(Beginning of ENTRIES SUPPLIED)
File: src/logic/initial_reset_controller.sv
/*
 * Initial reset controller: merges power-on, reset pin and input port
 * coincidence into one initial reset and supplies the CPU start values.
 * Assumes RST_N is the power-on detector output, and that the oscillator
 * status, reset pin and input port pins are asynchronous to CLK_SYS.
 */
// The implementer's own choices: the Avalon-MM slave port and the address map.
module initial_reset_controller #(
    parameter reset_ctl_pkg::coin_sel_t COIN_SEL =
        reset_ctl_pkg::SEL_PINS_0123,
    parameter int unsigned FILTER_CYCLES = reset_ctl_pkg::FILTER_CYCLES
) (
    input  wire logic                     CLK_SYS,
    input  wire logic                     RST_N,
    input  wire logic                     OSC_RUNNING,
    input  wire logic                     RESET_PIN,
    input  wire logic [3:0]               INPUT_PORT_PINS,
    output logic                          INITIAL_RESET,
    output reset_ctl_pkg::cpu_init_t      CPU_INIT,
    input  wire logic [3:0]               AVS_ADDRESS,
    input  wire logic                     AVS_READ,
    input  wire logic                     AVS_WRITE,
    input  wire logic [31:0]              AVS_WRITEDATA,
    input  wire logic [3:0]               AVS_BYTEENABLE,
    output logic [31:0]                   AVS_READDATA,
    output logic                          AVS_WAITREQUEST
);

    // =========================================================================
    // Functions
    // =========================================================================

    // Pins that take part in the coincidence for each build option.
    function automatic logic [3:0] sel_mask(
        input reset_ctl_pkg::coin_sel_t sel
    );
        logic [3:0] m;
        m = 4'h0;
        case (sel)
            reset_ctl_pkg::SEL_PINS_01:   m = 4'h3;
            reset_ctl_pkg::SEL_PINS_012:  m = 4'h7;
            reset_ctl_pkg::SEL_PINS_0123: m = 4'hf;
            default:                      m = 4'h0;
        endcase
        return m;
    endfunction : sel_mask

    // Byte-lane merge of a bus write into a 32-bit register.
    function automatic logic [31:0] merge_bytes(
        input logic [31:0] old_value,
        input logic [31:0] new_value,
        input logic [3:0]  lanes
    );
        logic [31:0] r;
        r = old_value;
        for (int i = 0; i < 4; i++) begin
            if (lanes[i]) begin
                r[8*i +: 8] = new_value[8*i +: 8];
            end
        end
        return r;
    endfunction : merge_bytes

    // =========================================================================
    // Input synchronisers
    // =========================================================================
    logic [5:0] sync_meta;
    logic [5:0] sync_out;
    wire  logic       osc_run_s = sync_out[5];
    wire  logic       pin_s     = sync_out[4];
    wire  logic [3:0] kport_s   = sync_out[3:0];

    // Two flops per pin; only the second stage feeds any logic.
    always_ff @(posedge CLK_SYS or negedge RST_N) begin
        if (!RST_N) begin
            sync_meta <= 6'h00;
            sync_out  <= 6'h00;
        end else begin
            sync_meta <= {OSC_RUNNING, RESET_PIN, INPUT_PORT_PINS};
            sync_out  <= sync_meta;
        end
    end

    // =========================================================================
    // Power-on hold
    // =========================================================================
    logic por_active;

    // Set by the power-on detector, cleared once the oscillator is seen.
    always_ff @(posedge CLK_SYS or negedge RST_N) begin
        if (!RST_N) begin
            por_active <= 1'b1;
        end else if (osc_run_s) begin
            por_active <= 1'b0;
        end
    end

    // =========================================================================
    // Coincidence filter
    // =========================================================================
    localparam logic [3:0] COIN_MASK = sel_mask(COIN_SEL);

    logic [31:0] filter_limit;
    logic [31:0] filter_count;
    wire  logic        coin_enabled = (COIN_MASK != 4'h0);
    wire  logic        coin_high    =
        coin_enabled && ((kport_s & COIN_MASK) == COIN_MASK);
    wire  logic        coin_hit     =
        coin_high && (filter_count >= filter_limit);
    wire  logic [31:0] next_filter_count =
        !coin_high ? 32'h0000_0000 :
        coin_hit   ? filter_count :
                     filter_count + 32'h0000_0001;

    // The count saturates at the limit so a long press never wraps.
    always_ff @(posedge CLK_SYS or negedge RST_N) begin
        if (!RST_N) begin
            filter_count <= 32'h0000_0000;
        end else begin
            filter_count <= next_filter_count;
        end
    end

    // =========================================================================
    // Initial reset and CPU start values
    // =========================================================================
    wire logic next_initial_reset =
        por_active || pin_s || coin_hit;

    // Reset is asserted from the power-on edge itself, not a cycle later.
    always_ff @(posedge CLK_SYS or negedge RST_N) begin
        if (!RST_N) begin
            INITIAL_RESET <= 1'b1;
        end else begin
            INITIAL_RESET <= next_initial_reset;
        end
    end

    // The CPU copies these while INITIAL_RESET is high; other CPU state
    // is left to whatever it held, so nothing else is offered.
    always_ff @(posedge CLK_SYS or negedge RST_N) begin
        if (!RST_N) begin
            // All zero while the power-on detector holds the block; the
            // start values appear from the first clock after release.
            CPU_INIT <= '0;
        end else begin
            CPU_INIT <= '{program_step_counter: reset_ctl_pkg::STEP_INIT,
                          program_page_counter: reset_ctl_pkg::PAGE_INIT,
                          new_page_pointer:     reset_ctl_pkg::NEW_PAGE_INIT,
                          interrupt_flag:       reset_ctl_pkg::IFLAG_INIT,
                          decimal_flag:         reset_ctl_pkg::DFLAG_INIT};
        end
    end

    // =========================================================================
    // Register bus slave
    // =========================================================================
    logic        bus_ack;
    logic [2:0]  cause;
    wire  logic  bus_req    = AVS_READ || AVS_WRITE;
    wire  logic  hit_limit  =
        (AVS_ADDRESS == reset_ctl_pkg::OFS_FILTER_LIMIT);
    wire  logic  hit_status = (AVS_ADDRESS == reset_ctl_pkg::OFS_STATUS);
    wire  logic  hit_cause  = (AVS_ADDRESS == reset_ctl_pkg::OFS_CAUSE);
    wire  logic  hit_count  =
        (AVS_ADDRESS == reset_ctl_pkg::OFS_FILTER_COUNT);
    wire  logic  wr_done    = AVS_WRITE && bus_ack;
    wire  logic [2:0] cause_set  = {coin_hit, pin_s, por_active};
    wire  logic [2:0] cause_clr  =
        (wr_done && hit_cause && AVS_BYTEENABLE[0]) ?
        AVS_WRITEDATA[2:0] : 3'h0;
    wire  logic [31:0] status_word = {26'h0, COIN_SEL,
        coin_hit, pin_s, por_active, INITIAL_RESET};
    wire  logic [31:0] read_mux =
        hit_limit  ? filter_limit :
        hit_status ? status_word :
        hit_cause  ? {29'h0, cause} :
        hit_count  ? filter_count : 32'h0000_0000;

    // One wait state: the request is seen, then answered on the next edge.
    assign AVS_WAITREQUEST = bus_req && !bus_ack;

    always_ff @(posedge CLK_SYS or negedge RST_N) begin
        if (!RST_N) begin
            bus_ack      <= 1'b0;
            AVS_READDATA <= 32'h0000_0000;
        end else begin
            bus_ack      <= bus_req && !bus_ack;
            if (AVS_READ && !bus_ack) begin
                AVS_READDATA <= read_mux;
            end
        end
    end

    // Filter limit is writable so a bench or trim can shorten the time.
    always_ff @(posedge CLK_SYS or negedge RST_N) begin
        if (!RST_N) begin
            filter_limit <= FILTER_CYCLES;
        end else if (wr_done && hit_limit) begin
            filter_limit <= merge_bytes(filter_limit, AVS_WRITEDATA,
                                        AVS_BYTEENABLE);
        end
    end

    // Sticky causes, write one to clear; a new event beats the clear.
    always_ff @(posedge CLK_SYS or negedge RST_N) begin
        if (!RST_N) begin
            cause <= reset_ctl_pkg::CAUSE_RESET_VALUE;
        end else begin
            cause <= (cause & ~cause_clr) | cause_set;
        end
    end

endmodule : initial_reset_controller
(End of ENTRIES SUPPLIED)
- [WHAT IS NEEDED]: Note each line above that contains "output" and copy it out.

- [RESPONSE AREA]:
 * Assumes RST_N is the power-on detector output, and that the oscillator
    output logic                          INITIAL_RESET,
    output reset_ctl_pkg::cpu_init_t      CPU_INIT,
    output logic [31:0]                   AVS_READDATA,
    output logic                          AVS_WAITREQUEST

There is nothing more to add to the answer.